» INSTRUCTIONS TO FOLLOW
If a line in the data below contains the word "unchanged", copy it out.
.....
## src/rtl/rbe_pkg.sv

```systemverilog
// shared types, constants and tables of the rigid body euler step block
package rbe_pkg;

    localparam int FRAC_BITS    = 16;
    localparam int DT_BITS      = 16;
    localparam int CORDIC_ITERS = 24;
    localparam int SQRT_STEPS   = 32;
    localparam int DIV_STEPS    = 32;
    localparam int MOT_OPS      = 13;
    localparam int QMUL_TERMS   = 16;
    localparam int CNT_W        = 6;
    localparam int ADDR_W       = 5;

    localparam logic signed [33:0] CORDIC_GAIN     = 34'sd652032874;
    localparam logic signed [33:0] HALF_TURN_SCALE = 34'sd341782638;
    localparam logic signed [33:0] PI_Q30          = 34'sd3373259426;
    localparam logic signed [31:0] Q30_ONE         = 32'sh4000_0000;

    localparam logic signed [31:0] GRAV_ACCEL_RST = -32'sd642253;
    localparam logic [30:0]        INV_MASS_RST   = 31'd65536;

    // sign of each quaternion product term, bit index {component, term}
    localparam logic [15:0] QMUL_NEG = 16'b0100_0010_1000_1110;

    typedef enum logic [2:0] {
        REG_GRAV_EN,
        REG_GRAV_ACCEL,
        REG_INV_MASS,
        REG_STATIC,
        REG_EXT_CTRL
    } t_reg;

    typedef enum logic [3:0] {
        S_IDLE,
        S_START,
        S_MOT,
        S_SQI,
        S_SQRT,
        S_LEN,
        S_CHK,
        S_PHASE,
        S_RESID,
        S_CORDIC,
        S_SPS,
        S_DIV,
        S_QMUL,
        S_QCOM,
        S_DONE
    } t_state;

    typedef enum logic [3:0] {
        OP_GRAV,
        OP_FIM,
        OP_ACC,
        OP_POS,
        OP_SQ,
        OP_LEN_DT,
        OP_PHASE,
        OP_RESID,
        OP_SPS,
        OP_QMUL
    } t_mop;

    typedef struct packed {
        t_mop       op;
        logic [1:0] axis;
    } t_mot;

    typedef struct packed {
        logic              grav_en;
        logic signed [31:0] grav_accel;
        logic [30:0]       inv_mass;
        logic              is_static;
        logic              ext_ctrl;
    } t_cfg;

    typedef struct packed {
        logic       latch;
        logic       load_pos;
        logic       mul_issue;
        logic       mul_wb;
        t_mop       op;
        logic [3:0] idx;
        logic       sqrt_init;
        logic       sqrt_step;
        logic       cordic_step;
        logic [4:0] iter;
        logic       div_step;
        logic       quat_commit;
        logic       capture;
        logic       written;
    } t_cmd;

    typedef struct packed {
        logic op_load;
        logic no_rot;
    } t_stat;

    // motion multiply sequence: gravity, then force, velocity, position per axis, then squares
    function automatic t_mot mot_op(input logic [3:0] idx);
        t_mot m;
        m.op   = OP_SQ;
        m.axis = 2'd0;
        case (idx)
            4'd0:  begin m.op = OP_GRAV; m.axis = 2'd1; end
            4'd1:  begin m.op = OP_FIM;  m.axis = 2'd0; end
            4'd2:  begin m.op = OP_ACC;  m.axis = 2'd0; end
            4'd3:  begin m.op = OP_POS;  m.axis = 2'd0; end
            4'd4:  begin m.op = OP_FIM;  m.axis = 2'd1; end
            4'd5:  begin m.op = OP_ACC;  m.axis = 2'd1; end
            4'd6:  begin m.op = OP_POS;  m.axis = 2'd1; end
            4'd7:  begin m.op = OP_FIM;  m.axis = 2'd2; end
            4'd8:  begin m.op = OP_ACC;  m.axis = 2'd2; end
            4'd9:  begin m.op = OP_POS;  m.axis = 2'd2; end
            4'd10: begin m.op = OP_SQ;   m.axis = 2'd0; end
            4'd11: begin m.op = OP_SQ;   m.axis = 2'd1; end
            4'd12: begin m.op = OP_SQ;   m.axis = 2'd2; end
            default: begin m.op = OP_SQ; m.axis = 2'd0; end
        endcase
        return m;
    endfunction

    function automatic logic signed [33:0] atan_q30(input logic [4:0] i);
        logic signed [33:0] v;
        case (i)
            5'd0:  v = 34'sd843314857;
            5'd1:  v = 34'sd497837829;
            5'd2:  v = 34'sd263043837;
            5'd3:  v = 34'sd133525159;
            5'd4:  v = 34'sd67021687;
            5'd5:  v = 34'sd33543516;
            5'd6:  v = 34'sd16775851;
            5'd7:  v = 34'sd8388437;
            5'd8:  v = 34'sd4194283;
            5'd9:  v = 34'sd2097149;
            5'd10: v = 34'sd1048576;
            5'd11: v = 34'sd524288;
            5'd12: v = 34'sd262144;
            5'd13: v = 34'sd131072;
            5'd14: v = 34'sd65536;
            5'd15: v = 34'sd32768;
            5'd16: v = 34'sd16384;
            5'd17: v = 34'sd8192;
            5'd18: v = 34'sd4096;
            5'd19: v = 34'sd2048;
            5'd20: v = 34'sd1024;
            5'd21: v = 34'sd512;
            5'd22: v = 34'sd256;
            5'd23: v = 34'sd128;
            5'd24: v = 34'sd64;
            5'd25: v = 34'sd32;
            5'd26: v = 34'sd16;
            5'd27: v = 34'sd8;
            5'd28: v = 34'sd4;
            5'd29: v = 34'sd2;
            5'd30: v = 34'sd1;
            default: v = 34'sd0;
        endcase
        return v;
    endfunction

    function automatic logic signed [31:0] sat32(input logic signed [63:0] x);
        logic signed [31:0] r;
        if (x > 64'sd2147483647) begin
            r = 32'sh7FFF_FFFF;
        end else if (x < -64'sd2147483648) begin
            r = 32'sh8000_0000;
        end else begin
            r = x[31:0];
        end
        return r;
    endfunction

endpackage

```

## src/rtl/rbe_ctrl.sv

```systemverilog
// sequencer that steps the datapath through one transaction
module rbe_ctrl (
    input  logic           i_clk,
    input  logic           i_rst_n,
    input  logic           i_in_valid,
    output logic           o_in_stall,
    output logic           o_out_valid,
    input  logic           i_out_stall,
    input  rbe_pkg::t_cfg  i_cfg,
    input  rbe_pkg::t_stat i_stat,
    output rbe_pkg::t_cmd  o_cmd
);

    rbe_pkg::t_state             r_state, n_state;
    logic                        r_ph, n_ph;
    logic [rbe_pkg::CNT_W-1:0]   r_cnt, n_cnt;
    logic [3:0]                  r_idx, n_idx;
    logic                        r_wr, n_wr;
    logic                        r_out_valid, n_out_valid;
    logic                        w_in_accept;
    logic                        w_out_free;
    rbe_pkg::t_mot               w_mot;

    assign w_in_accept = i_in_valid && (r_state == rbe_pkg::S_IDLE);
    assign w_out_free  = !r_out_valid || !i_out_stall;
    assign o_in_stall  = (r_state != rbe_pkg::S_IDLE);
    assign o_out_valid = r_out_valid;
    assign w_mot       = rbe_pkg::mot_op(r_idx);

    always_ff @(posedge i_clk) begin
        if (!i_rst_n) begin
            r_state     <= rbe_pkg::S_IDLE;
            r_ph        <= 1'b0;
            r_cnt       <= '0;
            r_idx       <= '0;
            r_wr        <= 1'b0;
            r_out_valid <= 1'b0;
        end else begin
            r_state     <= n_state;
            r_ph        <= n_ph;
            r_cnt       <= n_cnt;
            r_idx       <= n_idx;
            r_wr        <= n_wr;
            r_out_valid <= n_out_valid;
        end
    end

    // next state
    always_comb begin
        n_state = r_state;
        n_ph    = r_ph;
        n_cnt   = r_cnt;
        n_idx   = r_idx;
        n_wr    = r_wr;
        unique case (r_state)
            rbe_pkg::S_IDLE: begin
                if (w_in_accept) n_state = rbe_pkg::S_START;
            end
            rbe_pkg::S_START: begin
                n_ph  = 1'b0;
                n_idx = '0;
                n_wr  = 1'b0;
                if (i_stat.op_load || i_cfg.is_static) begin
                    n_state = rbe_pkg::S_DONE;
                end else begin
                    n_state = rbe_pkg::S_MOT;
                    n_wr    = !i_cfg.ext_ctrl;
                end
            end
            rbe_pkg::S_MOT: begin
                n_ph = !r_ph;
                if (r_ph) begin
                    if (r_idx == 4'(rbe_pkg::MOT_OPS - 1)) n_state = rbe_pkg::S_SQI;
                    else n_idx = r_idx + 4'd1;
                end
            end
            rbe_pkg::S_SQI: begin
                n_cnt   = '0;
                n_state = rbe_pkg::S_SQRT;
            end
            rbe_pkg::S_SQRT: begin
                n_cnt = r_cnt + 1'b1;
                if (r_cnt == rbe_pkg::CNT_W'(rbe_pkg::SQRT_STEPS - 1)) n_state = rbe_pkg::S_LEN;
            end
            rbe_pkg::S_LEN: begin
                n_ph = !r_ph;
                if (r_ph) n_state = rbe_pkg::S_CHK;
            end
            rbe_pkg::S_CHK: begin
                n_state = i_stat.no_rot ? rbe_pkg::S_DONE : rbe_pkg::S_PHASE;
            end
            rbe_pkg::S_PHASE: begin
                n_ph = !r_ph;
                if (r_ph) n_state = rbe_pkg::S_RESID;
            end
            rbe_pkg::S_RESID: begin
                n_ph  = !r_ph;
                n_cnt = '0;
                if (r_ph) n_state = rbe_pkg::S_CORDIC;
            end
            rbe_pkg::S_CORDIC: begin
                n_cnt = r_cnt + 1'b1;
                n_idx = '0;
                if (r_cnt == rbe_pkg::CNT_W'(rbe_pkg::CORDIC_ITERS - 1)) n_state = rbe_pkg::S_SPS;
            end
            rbe_pkg::S_SPS: begin
                n_ph  = !r_ph;
                n_cnt = '0;
                if (r_ph) begin
                    if (r_idx == 4'd2) n_state = rbe_pkg::S_DIV;
                    else n_idx = r_idx + 4'd1;
                end
            end
            rbe_pkg::S_DIV: begin
                n_cnt = r_cnt + 1'b1;
                n_idx = '0;
                if (r_cnt == rbe_pkg::CNT_W'(rbe_pkg::DIV_STEPS - 1)) n_state = rbe_pkg::S_QMUL;
            end
            rbe_pkg::S_QMUL: begin
                n_ph = !r_ph;
                if (r_ph) begin
                    if (r_idx == 4'(rbe_pkg::QMUL_TERMS - 1)) n_state = rbe_pkg::S_QCOM;
                    else n_idx = r_idx + 4'd1;
                end
            end
            rbe_pkg::S_QCOM: begin
                n_state = rbe_pkg::S_DONE;
            end
            rbe_pkg::S_DONE: begin
                if (w_out_free) n_state = rbe_pkg::S_IDLE;
            end
            default: n_state = rbe_pkg::S_IDLE;
        endcase

        if ((r_state == rbe_pkg::S_DONE) && w_out_free) n_out_valid = 1'b1;
        else if (r_out_valid && !i_out_stall) n_out_valid = 1'b0;
        else n_out_valid = r_out_valid;
    end

    // datapath commands
    always_comb begin
        o_cmd     = '0;
        o_cmd.op  = rbe_pkg::OP_GRAV;
        unique case (r_state)
            rbe_pkg::S_IDLE:  o_cmd.latch = w_in_accept;
            rbe_pkg::S_START: o_cmd.load_pos = i_stat.op_load;
            rbe_pkg::S_MOT: begin
                o_cmd.op        = w_mot.op;
                o_cmd.idx       = {2'b00, w_mot.axis};
                o_cmd.mul_issue = !r_ph;
                o_cmd.mul_wb    = r_ph;
            end
            rbe_pkg::S_SQI:  o_cmd.sqrt_init = 1'b1;
            rbe_pkg::S_SQRT: o_cmd.sqrt_step = 1'b1;
            rbe_pkg::S_LEN: begin
                o_cmd.op        = rbe_pkg::OP_LEN_DT;
                o_cmd.mul_issue = !r_ph;
                o_cmd.mul_wb    = r_ph;
            end
            rbe_pkg::S_CHK: ;
            rbe_pkg::S_PHASE: begin
                o_cmd.op        = rbe_pkg::OP_PHASE;
                o_cmd.mul_issue = !r_ph;
                o_cmd.mul_wb    = r_ph;
            end
            rbe_pkg::S_RESID: begin
                o_cmd.op        = rbe_pkg::OP_RESID;
                o_cmd.mul_issue = !r_ph;
                o_cmd.mul_wb    = r_ph;
            end
            rbe_pkg::S_CORDIC: begin
                o_cmd.cordic_step = 1'b1;
                o_cmd.iter        = r_cnt[4:0];
            end
            rbe_pkg::S_SPS: begin
                o_cmd.op        = rbe_pkg::OP_SPS;
                o_cmd.idx       = r_idx;
                o_cmd.mul_issue = !r_ph;
                o_cmd.mul_wb    = r_ph;
            end
            rbe_pkg::S_DIV: o_cmd.div_step = 1'b1;
            rbe_pkg::S_QMUL: begin
                o_cmd.op        = rbe_pkg::OP_QMUL;
                o_cmd.idx       = r_idx;
                o_cmd.mul_issue = !r_ph;
                o_cmd.mul_wb    = r_ph;
            end
            rbe_pkg::S_QCOM: o_cmd.quat_commit = 1'b1;
            rbe_pkg::S_DONE: begin
                o_cmd.capture = w_out_free;
                o_cmd.written = r_wr;
            end
            default: ;
        endcase
    end

endmodule

```

## config.mk

```make
export PLATFORM = sky130hd
export DESIGN_NAME = rbe_ctrl
export DESIGN_NICKNAME = d
export VERILOG_FILES = /design/src/rtl/rbe_pkg.sv /design/src/rtl/rbe_ctrl.sv
export SDC_FILE = /design/constraint.sdc
export NUM_CORES = 1
export LEC_CHECK = 0
export BUFFER_PORTS_ARGS = -buffer_cell sky130_fd_sc_hd__buf_2
export CELL_PAD_IN_SITES_DETAIL_PLACEMENT = 2
export CELL_PAD_IN_SITES_GLOBAL_PLACEMENT = 2
export CORE_MARGIN = 2
export CORE_UTILIZATION = 24
export CTS_CLUSTER_SIZE = 30
export DETAILED_ROUTE_END_ITERATION = 12
export PLACE_DENSITY = 0.9
export SLEW_MARGIN = 0
export SYNTH_ARGS = -nofsm -noshare
export SYNTH_HDL_FRONTEND = slang
export SYNTH_SLANG_ARGS = --single-unit
```

## constraint.sdc

```tcl
create_clock -name i_clk -period 4.3 [get_ports i_clk]
set_input_delay 0.86 -clock i_clk [delete_from_list [all_inputs] [get_ports i_clk]]
set_output_delay 0.86 -clock i_clk [all_outputs]
set_load 0.03 [all_outputs]
```

==> reports/metrics.yaml, run 1 <==
setup_path:
  worstPathCellList: "nor2b_4 > nor2_1 > o22a_1 > nor2_1 > buf_2"
  timing.critical_path.from_type: "register"
  critPathArrivalTime_ps: 2390
  critical_path_class: "reg2out"
  cp_slowest_cell: "dfxtp_1"
  cp_slowest_stage_delay_ps: 960
  crit_path_frequent_cell: "nor2_1"
  required_ps: 3440
  setup.worst_path.end_class: "output pin"
  critPathMaxFanout: 29
  setup.reg_to_reg.worst_slack_ps: 1120
synthesis:
  synth.area.mux_share_pct: 0.675
  synth.net_count: 292
  post_synth_and_or_nand_nor_area_fraction_pct: 32.5
  yosys_warning_total: 0
  ys_seq_area_share_pct: 26.4
  top_ff_cell_synth: "dfxtp_1"
  ys_async_sr_fraction_pct: 0
  syn_avg_cell_area_sq_um: 7.76
  number_of_unique_standard_cell_types_used_by_synthesis: 64
  synth_edf_count: 0
  synth_compound_area_share_pct: 28.3
  synth_cells: 215
  synth_top_family_by_area: "simple AND/OR/NAND/NOR gates"
  post_synth_xor_area_fraction_pct: 3.08
  synth_area_sq_mm: 0.00167
  synth-seq-cells: 22
  yosys.area_share.adder_pct: 3.75
detailed_routing:
  routedWlPerCell_um: 18.0
  total_via_count_in_the_routed_design: 1707
  drt_pass1_iterations: 4
  drt_iter0_markers: 81
  drtAntennaViolNets: 0
  totalWireLength_um: 5750
  via_per_inst: 5.33
  post-route-drc-count: 0
cells_and_area:
  design_area_sq_mm: 0.00192
  antennaDiodeCount: 0
  fin_nets: 318
  fillers: 796
  fraction_of_final_layout_cells_sized_beyond_drive_strength_1_pct: 23.3
  area_growth_pct: 15.2
  utilization_pct: 28.4
pwr:
  power_per_cell_area_mw_per_mm2: 569
  power.ir.vdd_worst_uv: 124
  leakage_uw: 0.000826
floorplan:
  floorplan.rows: 30
  die_h_um: 87.4
  core-area_sq_mm: 0.00676
  initial_core_util_pct: 24.7
  area_of_the_die_sq_mm: 0.00763
  floorplan.die.width_um: 87.4
  io_pins: 98
status:
  status: "complete, no violations"
timing:
  period_needed_ps: 3250
  timing.slew.headroom_pct: 35.9
  worst_pin_slew_ps: 960
  timing.setup.tns_ps: 0
  post_route_skew_ps: 8.99
  hold_viol: 0
  setup_viol: 0
  max_freq_ghz: 0.308
  unrepaired_setup_endpoints_after_global_routing: "no"
  period_share_pct: 75.5
  slew_violations: 0
clocking:
  tritoncts: "yes"
  postCtsHoldBufs: 0
  max-clock-path-buffers: 2
  clock_sink_count: 22
  h-tree-depth: 1
  insertion_delay_ps: 280
  clock-root-buffer: "clkbuf_8"
  cts_buffers: 3
  ctsResizeCount: 0
  post-cts-setup-buffer-count: 0
  clk_pin_slew_worst_paths_ps: 100
placement:
  dp.final_hpwl_um: 4120
  place_congestion: 0.806
  dpl-instance-area_sq_mm: 0.00187
  buffer_ports.inserted: 33
global_route:
  grt_pass1_vias: 1731
  global_route_wire_length_before_repair_um: 9270
  grt_use_total_pct: 15.6
  antenna_found_initial: 0
  global_route.overflow_total: 0
  grt_start_max_net_pins: 30
min_path:
  timing.hold.worst.class: "reg2reg"
flow_run:
  cap_violations: 0
[logic make-up after synthesis]
group           after synthesis
simple gates                 97
compound gates               67
flops                        22
buf+inv                      18
xor+xnor                      5
fa+ha+maj                     5
mux                           1
[per-stage QoR]
stage | hold WS [ps] | instances | setup slack [ps] | total power [uW]
after floorplan | 416 | 215 | 1100 | 751
after global placement | 438 | 316 | 1440 | 882
after detailed placement | 443 | 316 | 1200 | 914
after CTS | 459 | 320 | 1050 | 1100
after global routing | 511 | 320 | 946 | 1170
final | 454 | 320 | 1050 | 1090
[registers in the layout, summed over array words and instances (netlist names)]
| name | flops |
|---|---|
| r_cnt | 6 |
| w_mot | 5 |
| r_idx | 4 |
| r_state | 4 |
| o_out_valid | 1 |
| r_ph | 1 |
| r_wr | 1 |
[final cells by class]
class | instances | area, sq um | area share (%)
Multi-Input combinational cell | 175 | 1140 | 59.2
Sequential cell | 22 | 440 | 22.9
Tap cell | 80 | 100 | 5.21
Timing Repair Buffer | 33 | 165 | 8.59
Inverter | 6 | 22.5 | 1.17
Clock buffer | 4 | 55.1 | 2.86
[per-layer routing]
| layer | vias to the layer above | wire length, um | share of wire (%) | GRT usage [%] |
|---|---|---|---|---|
| met5 | - | 0 | 0 | 0 |
| met4 | 0 | 97 | 1.7 | 5.31 |
| met3 | 7 | 80 | 1.4 | 1.61 |
| met2 | 20 | 2920 | 51 | 27.1 |
| met1 | 855 | 2650 | 46 | 20.0 |
| li1 | 825 | - | - | - |
[critical path, delay by kind of cell, from the launching register on]
kind,cells,cell delay [ps]
and+or+nand+nor,3,650
buffers and inverters,1,220
DFF,1,960
AOI/OAI and AO/OA,1,250
[cells in the mapped netlist (4+ instances only)]
| library cell | count | area [sq um] |
|---|---|---|
| and3_1 | 8 | 50.1 |
| nor2_1 | 30 | 113 |
| dfxtp_1 | 22 | 440 |
| a21oi_1 | 13 | 65.1 |
| inv_1 | 6 | 22.5 |
| ha_1 | 5 | 62.6 |
| clkbuf_1 | 5 | 18.8 |
| o21ai_0 | 15 | 75.1 |
| nand2b_1 | 7 | 43.8 |
| nand3_1 | 4 | 20.0 |
| nor2b_1 | 4 | 25.0 |
| nand2_1 | 15 | 56.3 |
| a21boi_0 | 6 | 45.0 |
[worst paths after layout]
check	start	to	cells after the start
max	r_state[3]$_SDFFE_PN0P_	o_cmd[21]	5
min	r_cnt[5]$_SDFFE_PN0P_	r_cnt[5]$_SDFFE_PN0P_	1
max reg2reg	r_state[0]$_SDFFE_PN0P_	w_mot[0]$_DFF_P_	7
min reg2reg	r_cnt[5]$_SDFFE_PN0P_	r_cnt[5]$_SDFFE_PN0P_	1
[power breakdown]
group	internal [uW]	leakage [uW]	switching, uW	total [uW]
clock	82.0	0.0000288	79.5	162
sequential	239	0.000178	110	349
combinational	197	0.000619	385	582
total	518	0.000826	575	1090
[cells in the final DEF (no fill, tap or decap), types with 5 or more instances in the layout]
cell / count
buf_2: 33
nor2_1: 30
dfxtp_1: 22
nand2_1: 15
o21ai_0: 15
a21oi_1: 13
and3_1: 8
nand2b_1: 7
inv_1: 6
a21boi_0: 6
ha_1: 5
No activity file was read; power rests on OpenSTA's default activity.
==> run 2: changes to the inputs <==
--- a/config.mk
+++ b/config.mk
@@ -5,14 +5,15 @@
 export SDC_FILE = /design/constraint.sdc
 export NUM_CORES = 1
 export LEC_CHECK = 0
+export ABC_AREA = 1
 export BUFFER_PORTS_ARGS = -buffer_cell sky130_fd_sc_hd__buf_2
 export CELL_PAD_IN_SITES_DETAIL_PLACEMENT = 2
 export CELL_PAD_IN_SITES_GLOBAL_PLACEMENT = 2
 export CORE_MARGIN = 2
-export CORE_UTILIZATION = 24
+export CORE_UTILIZATION = 20
 export CTS_CLUSTER_SIZE = 30
 export DETAILED_ROUTE_END_ITERATION = 12
-export PLACE_DENSITY = 0.9
+export PLACE_DENSITY = 0.83
 export SLEW_MARGIN = 0
 export SYNTH_ARGS = -nofsm -noshare
 export SYNTH_HDL_FRONTEND = slang
==> constraint.sdc (replaced) <==
create_clock -name i_clk -period 3.3 [get_ports i_clk]
set_input_delay 0.66 -clock i_clk [delete_from_list [all_inputs] [get_ports i_clk]]
set_output_delay 0.66 -clock i_clk [all_outputs]
set_load 0.03 [all_outputs]
==> run 2 against run 1 <==
Compared with the run above:
- synthesized cell count up 24%
- utilization down 3.9 points
- worst hold slack better by 16 ps
- non-clock buffer count unchanged
- largest cell class unchanged
- global-route usage down 1.9 points
- register-to-register slack worse by 210 ps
.....
» OUTPUT
- non-clock buffer count unchanged
- largest cell class unchanged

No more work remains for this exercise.